| WORK ORDER |
Transcribe exactly the lines that begin the material and continue through the line containing "flip-flops | 1 | 430 |". Leave out whatever follows.

------------------------------------------------------------

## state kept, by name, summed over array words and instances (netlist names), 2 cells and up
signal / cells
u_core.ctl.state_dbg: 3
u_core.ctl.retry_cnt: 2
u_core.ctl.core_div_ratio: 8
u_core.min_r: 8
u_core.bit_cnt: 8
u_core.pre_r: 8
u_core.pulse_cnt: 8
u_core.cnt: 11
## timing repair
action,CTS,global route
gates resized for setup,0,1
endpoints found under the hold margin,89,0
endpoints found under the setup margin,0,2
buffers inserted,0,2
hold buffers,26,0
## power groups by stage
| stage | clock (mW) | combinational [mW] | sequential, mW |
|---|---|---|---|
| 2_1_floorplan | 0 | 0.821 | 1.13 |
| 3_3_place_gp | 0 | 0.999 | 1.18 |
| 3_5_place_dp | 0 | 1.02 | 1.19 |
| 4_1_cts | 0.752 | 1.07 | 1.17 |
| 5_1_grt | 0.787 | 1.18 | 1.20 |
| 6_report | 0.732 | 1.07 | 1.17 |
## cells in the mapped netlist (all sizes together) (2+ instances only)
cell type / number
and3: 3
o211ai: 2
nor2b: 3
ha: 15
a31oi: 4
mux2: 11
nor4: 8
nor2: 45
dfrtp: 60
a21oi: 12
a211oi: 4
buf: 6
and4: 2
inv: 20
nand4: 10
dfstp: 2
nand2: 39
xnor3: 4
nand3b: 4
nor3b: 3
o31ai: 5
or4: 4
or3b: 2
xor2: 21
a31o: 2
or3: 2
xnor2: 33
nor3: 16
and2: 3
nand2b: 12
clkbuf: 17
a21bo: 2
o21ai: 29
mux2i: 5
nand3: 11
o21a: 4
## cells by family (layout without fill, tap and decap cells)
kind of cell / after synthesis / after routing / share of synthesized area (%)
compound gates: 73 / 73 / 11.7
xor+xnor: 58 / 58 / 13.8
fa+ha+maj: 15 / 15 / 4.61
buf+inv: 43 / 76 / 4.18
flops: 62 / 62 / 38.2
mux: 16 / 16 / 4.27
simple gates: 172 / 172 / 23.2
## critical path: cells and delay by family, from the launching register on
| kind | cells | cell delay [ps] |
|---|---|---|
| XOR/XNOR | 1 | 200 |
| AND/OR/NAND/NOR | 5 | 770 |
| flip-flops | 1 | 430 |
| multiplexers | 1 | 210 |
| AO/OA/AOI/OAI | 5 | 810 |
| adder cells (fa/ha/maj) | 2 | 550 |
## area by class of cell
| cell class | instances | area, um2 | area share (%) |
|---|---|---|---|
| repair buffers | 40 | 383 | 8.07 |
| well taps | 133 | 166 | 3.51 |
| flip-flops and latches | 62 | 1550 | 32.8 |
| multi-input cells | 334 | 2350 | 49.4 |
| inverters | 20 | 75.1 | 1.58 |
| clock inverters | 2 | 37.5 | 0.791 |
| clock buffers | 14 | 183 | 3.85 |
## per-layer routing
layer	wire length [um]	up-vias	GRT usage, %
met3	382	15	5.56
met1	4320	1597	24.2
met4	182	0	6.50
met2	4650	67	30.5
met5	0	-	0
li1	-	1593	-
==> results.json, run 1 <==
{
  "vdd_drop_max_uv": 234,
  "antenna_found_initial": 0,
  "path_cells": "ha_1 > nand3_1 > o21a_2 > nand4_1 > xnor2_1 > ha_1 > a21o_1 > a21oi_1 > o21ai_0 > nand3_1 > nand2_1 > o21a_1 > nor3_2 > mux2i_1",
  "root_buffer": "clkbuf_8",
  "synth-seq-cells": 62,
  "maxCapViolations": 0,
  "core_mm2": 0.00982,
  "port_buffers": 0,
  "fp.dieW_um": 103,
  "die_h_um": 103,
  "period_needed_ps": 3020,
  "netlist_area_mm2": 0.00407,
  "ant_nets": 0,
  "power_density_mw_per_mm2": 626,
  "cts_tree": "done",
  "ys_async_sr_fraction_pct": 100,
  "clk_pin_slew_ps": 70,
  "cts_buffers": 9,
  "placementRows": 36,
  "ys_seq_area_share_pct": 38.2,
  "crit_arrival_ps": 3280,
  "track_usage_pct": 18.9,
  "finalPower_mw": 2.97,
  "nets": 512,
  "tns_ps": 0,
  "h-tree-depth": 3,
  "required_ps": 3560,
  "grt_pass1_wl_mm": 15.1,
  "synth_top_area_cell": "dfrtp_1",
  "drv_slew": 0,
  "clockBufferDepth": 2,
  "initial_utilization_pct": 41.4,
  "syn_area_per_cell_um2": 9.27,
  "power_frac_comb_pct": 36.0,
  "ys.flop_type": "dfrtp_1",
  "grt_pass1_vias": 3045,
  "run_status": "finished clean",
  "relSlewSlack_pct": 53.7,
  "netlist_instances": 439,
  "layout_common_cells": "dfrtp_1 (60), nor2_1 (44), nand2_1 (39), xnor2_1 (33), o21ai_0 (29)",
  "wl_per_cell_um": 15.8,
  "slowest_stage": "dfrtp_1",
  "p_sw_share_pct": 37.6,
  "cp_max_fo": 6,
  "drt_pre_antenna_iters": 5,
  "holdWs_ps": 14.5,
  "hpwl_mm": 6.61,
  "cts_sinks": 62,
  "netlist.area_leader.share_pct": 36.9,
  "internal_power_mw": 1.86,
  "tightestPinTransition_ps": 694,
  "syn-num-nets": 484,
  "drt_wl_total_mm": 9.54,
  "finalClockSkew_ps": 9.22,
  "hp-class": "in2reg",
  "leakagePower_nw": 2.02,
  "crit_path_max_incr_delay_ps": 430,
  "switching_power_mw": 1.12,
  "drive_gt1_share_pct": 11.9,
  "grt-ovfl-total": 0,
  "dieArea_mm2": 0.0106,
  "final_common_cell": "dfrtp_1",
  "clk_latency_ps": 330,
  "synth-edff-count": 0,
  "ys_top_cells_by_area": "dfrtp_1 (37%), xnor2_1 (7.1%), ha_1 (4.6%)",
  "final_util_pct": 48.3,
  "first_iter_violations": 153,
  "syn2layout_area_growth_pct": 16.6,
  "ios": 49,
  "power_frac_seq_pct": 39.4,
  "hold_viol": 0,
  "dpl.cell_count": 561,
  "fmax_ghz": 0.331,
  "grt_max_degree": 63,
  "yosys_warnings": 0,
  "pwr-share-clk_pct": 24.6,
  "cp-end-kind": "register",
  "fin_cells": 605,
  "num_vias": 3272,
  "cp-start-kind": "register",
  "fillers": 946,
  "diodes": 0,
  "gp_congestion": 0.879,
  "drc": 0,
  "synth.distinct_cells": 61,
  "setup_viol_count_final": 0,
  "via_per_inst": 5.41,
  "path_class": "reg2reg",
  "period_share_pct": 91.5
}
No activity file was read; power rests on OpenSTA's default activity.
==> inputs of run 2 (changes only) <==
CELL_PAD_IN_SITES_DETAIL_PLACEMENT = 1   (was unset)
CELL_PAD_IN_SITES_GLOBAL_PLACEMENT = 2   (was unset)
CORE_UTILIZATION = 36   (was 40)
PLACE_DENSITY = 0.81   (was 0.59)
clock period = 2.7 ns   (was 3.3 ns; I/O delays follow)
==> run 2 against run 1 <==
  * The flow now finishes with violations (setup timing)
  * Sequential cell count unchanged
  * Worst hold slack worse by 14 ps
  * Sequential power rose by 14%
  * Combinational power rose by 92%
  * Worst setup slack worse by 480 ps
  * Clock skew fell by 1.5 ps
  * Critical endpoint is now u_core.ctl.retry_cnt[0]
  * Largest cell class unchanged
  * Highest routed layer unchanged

------------------------------------------------------------

| SOLUTION TO THE PROBLEM |
## state kept, by name, summed over array words and instances (netlist names), 2 cells and up
signal / cells
u_core.ctl.state_dbg: 3
u_core.ctl.retry_cnt: 2
u_core.ctl.core_div_ratio: 8
u_core.min_r: 8
u_core.bit_cnt: 8
u_core.pre_r: 8
u_core.pulse_cnt: 8
u_core.cnt: 11
## timing repair
action,CTS,global route
gates resized for setup,0,1
endpoints found under the hold margin,89,0
endpoints found under the setup margin,0,2
buffers inserted,0,2
hold buffers,26,0
## power groups by stage
| stage | clock (mW) | combinational [mW] | sequential, mW |
|---|---|---|---|
| 2_1_floorplan | 0 | 0.821 | 1.13 |
| 3_3_place_gp | 0 | 0.999 | 1.18 |
| 3_5_place_dp | 0 | 1.02 | 1.19 |
| 4_1_cts | 0.752 | 1.07 | 1.17 |
| 5_1_grt | 0.787 | 1.18 | 1.20 |
| 6_report | 0.732 | 1.07 | 1.17 |
## cells in the mapped netlist (all sizes together) (2+ instances only)
cell type / number
and3: 3
o211ai: 2
nor2b: 3
ha: 15
a31oi: 4
mux2: 11
nor4: 8
nor2: 45
dfrtp: 60
a21oi: 12
a211oi: 4
buf: 6
and4: 2
inv: 20
nand4: 10
dfstp: 2
nand2: 39
xnor3: 4
nand3b: 4
nor3b: 3
o31ai: 5
or4: 4
or3b: 2
xor2: 21
a31o: 2
or3: 2
xnor2: 33
nor3: 16
and2: 3
nand2b: 12
clkbuf: 17
a21bo: 2
o21ai: 29
mux2i: 5
nand3: 11
o21a: 4
## cells by family (layout without fill, tap and decap cells)
kind of cell / after synthesis / after routing / share of synthesized area (%)
compound gates: 73 / 73 / 11.7
xor+xnor: 58 / 58 / 13.8
fa+ha+maj: 15 / 15 / 4.61
buf+inv: 43 / 76 / 4.18
flops: 62 / 62 / 38.2
mux: 16 / 16 / 4.27
simple gates: 172 / 172 / 23.2
## critical path: cells and delay by family, from the launching register on
| kind | cells | cell delay [ps] |
|---|---|---|
| XOR/XNOR | 1 | 200 |
| AND/OR/NAND/NOR | 5 | 770 |
| flip-flops | 1 | 430 |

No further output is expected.